● What this task involves
Among the lines below, restate word for word only those from the line with "export CORE_ASPECT_RATIO = 1.1" through the line with "export SYNTH_SLANG_ARGS = --single-unit", with both end lines kept.

═══ Data for review

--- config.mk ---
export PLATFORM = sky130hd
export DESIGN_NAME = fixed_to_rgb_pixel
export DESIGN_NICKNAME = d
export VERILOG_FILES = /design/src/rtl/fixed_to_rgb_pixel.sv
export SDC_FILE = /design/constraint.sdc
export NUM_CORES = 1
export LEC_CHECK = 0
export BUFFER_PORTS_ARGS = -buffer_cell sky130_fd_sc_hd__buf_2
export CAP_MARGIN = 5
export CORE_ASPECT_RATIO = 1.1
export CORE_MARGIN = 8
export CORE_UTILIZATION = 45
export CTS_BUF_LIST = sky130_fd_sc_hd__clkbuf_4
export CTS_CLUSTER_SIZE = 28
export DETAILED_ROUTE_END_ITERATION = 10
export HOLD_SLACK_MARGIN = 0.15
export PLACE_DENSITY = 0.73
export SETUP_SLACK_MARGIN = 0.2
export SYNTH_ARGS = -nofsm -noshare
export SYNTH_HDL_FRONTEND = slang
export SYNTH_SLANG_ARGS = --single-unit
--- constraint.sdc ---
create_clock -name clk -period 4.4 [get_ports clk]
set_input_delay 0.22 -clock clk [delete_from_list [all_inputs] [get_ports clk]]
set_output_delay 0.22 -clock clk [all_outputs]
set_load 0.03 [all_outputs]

══════
═══ Data for review

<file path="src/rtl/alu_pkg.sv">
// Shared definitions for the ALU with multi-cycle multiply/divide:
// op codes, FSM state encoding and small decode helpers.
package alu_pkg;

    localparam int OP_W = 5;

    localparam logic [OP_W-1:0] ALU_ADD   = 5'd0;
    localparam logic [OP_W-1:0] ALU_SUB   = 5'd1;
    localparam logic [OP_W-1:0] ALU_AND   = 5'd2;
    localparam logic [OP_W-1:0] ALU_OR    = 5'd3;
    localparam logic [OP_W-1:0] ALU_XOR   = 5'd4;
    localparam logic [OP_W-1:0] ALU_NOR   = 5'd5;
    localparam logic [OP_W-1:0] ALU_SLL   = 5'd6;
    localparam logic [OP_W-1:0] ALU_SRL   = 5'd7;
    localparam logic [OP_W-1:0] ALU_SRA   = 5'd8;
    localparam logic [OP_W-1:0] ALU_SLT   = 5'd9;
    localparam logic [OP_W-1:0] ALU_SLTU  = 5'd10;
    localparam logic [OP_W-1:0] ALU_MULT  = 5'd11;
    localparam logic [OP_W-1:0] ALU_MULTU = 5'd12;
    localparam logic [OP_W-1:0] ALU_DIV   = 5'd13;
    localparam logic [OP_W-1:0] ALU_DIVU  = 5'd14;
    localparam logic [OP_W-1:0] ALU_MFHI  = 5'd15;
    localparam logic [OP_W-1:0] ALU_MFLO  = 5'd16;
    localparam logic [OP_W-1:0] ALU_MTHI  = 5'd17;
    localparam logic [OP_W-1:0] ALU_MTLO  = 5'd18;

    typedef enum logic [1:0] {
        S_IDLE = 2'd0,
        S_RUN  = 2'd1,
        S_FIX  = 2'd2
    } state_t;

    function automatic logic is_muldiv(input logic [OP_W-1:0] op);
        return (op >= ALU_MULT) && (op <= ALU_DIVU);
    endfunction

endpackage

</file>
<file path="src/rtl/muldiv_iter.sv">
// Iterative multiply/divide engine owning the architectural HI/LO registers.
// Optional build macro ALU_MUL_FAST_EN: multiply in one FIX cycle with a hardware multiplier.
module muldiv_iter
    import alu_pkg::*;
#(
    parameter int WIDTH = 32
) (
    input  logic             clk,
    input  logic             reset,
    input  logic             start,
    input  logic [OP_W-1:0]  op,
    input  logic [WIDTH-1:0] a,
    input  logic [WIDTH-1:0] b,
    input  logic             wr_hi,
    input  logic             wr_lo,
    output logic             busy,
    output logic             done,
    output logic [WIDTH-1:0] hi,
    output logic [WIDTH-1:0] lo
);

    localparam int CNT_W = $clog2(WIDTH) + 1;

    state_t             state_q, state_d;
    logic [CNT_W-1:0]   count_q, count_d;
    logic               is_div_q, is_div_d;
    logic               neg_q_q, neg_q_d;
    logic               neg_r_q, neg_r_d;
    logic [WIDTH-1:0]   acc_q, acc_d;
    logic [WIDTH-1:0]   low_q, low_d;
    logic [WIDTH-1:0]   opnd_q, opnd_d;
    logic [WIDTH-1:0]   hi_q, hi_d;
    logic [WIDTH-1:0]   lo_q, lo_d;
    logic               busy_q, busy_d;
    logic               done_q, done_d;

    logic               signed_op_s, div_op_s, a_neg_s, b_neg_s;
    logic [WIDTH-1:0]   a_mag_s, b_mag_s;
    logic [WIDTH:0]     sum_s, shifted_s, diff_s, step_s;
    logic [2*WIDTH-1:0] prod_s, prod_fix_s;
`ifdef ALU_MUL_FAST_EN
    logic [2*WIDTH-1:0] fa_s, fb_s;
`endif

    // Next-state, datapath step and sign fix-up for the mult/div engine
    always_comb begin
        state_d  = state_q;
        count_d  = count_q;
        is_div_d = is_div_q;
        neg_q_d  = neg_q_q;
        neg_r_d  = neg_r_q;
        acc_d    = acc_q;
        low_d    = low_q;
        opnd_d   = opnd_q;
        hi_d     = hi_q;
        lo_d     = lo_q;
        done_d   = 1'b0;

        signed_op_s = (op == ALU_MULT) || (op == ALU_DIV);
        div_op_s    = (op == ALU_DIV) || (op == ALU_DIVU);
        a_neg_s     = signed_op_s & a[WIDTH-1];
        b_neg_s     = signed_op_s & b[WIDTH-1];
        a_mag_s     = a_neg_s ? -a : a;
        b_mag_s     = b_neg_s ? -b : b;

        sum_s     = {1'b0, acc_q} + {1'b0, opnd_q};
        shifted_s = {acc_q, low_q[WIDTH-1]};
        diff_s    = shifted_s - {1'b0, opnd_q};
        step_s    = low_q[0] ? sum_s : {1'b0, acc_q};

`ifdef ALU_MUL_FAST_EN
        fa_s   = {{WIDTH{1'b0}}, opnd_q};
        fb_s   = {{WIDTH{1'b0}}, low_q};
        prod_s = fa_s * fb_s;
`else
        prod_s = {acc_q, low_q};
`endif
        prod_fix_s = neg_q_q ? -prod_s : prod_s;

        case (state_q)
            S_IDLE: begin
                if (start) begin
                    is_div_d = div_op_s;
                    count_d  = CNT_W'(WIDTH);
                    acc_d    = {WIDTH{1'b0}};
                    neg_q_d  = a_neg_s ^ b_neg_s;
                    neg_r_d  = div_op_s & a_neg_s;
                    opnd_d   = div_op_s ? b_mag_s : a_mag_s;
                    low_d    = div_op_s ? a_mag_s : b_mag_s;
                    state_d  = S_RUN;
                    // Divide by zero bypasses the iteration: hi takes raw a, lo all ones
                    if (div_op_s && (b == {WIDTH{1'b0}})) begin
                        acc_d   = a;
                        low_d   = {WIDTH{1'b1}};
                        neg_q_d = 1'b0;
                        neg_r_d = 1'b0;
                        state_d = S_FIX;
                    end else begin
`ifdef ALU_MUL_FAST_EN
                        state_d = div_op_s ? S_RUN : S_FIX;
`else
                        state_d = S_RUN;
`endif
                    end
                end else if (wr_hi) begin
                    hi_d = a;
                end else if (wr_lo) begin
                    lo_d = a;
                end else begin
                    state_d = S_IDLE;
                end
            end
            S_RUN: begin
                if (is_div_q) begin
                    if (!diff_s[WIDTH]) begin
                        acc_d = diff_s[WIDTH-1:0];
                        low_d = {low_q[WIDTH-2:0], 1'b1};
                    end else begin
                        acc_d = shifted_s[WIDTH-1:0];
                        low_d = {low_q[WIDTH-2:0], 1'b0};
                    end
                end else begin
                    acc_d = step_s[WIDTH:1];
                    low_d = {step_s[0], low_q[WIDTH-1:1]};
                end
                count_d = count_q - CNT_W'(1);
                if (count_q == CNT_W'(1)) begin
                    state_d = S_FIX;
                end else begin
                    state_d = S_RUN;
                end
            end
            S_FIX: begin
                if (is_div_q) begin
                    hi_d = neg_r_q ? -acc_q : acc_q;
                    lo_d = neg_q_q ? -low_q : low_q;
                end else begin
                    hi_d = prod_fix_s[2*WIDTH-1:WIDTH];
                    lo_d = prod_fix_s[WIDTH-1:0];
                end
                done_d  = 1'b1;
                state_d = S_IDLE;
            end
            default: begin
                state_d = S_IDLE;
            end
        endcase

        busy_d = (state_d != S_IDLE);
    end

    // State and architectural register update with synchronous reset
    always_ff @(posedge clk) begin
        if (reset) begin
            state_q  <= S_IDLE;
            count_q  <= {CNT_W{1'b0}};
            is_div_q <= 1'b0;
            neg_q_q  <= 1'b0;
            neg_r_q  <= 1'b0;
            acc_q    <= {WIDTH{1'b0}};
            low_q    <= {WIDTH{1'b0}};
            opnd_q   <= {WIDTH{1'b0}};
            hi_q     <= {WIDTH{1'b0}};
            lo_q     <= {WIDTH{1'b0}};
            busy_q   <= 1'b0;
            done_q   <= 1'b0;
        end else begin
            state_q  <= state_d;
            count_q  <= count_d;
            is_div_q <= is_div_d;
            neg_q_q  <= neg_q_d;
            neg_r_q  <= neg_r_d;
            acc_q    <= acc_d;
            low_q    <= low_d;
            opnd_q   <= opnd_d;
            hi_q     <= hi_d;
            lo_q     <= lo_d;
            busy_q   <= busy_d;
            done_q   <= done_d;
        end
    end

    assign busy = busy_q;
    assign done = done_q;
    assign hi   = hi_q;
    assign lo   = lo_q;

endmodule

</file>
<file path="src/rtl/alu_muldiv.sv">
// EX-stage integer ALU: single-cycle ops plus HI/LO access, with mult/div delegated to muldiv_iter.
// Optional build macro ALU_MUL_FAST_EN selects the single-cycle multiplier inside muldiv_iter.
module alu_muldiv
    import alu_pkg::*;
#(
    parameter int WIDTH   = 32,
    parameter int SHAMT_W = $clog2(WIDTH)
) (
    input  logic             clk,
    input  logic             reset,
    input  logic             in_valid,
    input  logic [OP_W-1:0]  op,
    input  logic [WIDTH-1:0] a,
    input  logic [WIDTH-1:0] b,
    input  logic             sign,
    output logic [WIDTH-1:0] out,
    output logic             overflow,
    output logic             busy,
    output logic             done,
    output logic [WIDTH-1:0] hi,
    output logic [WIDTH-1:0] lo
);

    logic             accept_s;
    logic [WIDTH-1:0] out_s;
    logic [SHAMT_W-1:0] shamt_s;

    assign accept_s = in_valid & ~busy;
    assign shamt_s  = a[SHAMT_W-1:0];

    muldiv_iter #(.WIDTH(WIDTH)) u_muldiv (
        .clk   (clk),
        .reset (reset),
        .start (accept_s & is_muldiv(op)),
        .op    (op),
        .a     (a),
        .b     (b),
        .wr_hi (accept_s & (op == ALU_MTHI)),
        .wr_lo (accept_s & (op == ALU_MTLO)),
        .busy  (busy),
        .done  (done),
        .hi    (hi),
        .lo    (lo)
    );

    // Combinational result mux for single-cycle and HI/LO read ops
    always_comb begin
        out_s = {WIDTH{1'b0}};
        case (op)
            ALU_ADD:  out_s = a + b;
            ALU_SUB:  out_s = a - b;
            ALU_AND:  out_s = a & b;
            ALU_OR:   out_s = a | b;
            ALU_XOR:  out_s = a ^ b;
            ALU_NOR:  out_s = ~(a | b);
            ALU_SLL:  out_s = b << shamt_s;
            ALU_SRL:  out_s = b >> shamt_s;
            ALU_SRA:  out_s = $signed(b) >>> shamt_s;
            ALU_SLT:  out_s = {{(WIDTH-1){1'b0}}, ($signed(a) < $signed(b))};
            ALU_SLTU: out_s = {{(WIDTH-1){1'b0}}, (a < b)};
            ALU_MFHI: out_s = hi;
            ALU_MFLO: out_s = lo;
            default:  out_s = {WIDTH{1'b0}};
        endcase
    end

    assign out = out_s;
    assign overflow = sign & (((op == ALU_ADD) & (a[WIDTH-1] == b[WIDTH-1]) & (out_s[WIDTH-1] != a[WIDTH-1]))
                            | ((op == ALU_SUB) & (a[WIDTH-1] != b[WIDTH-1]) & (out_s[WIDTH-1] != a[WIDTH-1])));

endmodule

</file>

══════

● Task result
export CORE_ASPECT_RATIO = 1.1
export CORE_MARGIN = 8
export CORE_UTILIZATION = 45
export CTS_BUF_LIST = sky130_fd_sc_hd__clkbuf_4
export CTS_CLUSTER_SIZE = 28
export DETAILED_ROUTE_END_ITERATION = 10
export HOLD_SLACK_MARGIN = 0.15
export PLACE_DENSITY = 0.73
export SETUP_SLACK_MARGIN = 0.2
export SYNTH_ARGS = -nofsm -noshare
export SYNTH_HDL_FRONTEND = slang
export SYNTH_SLANG_ARGS = --single-unit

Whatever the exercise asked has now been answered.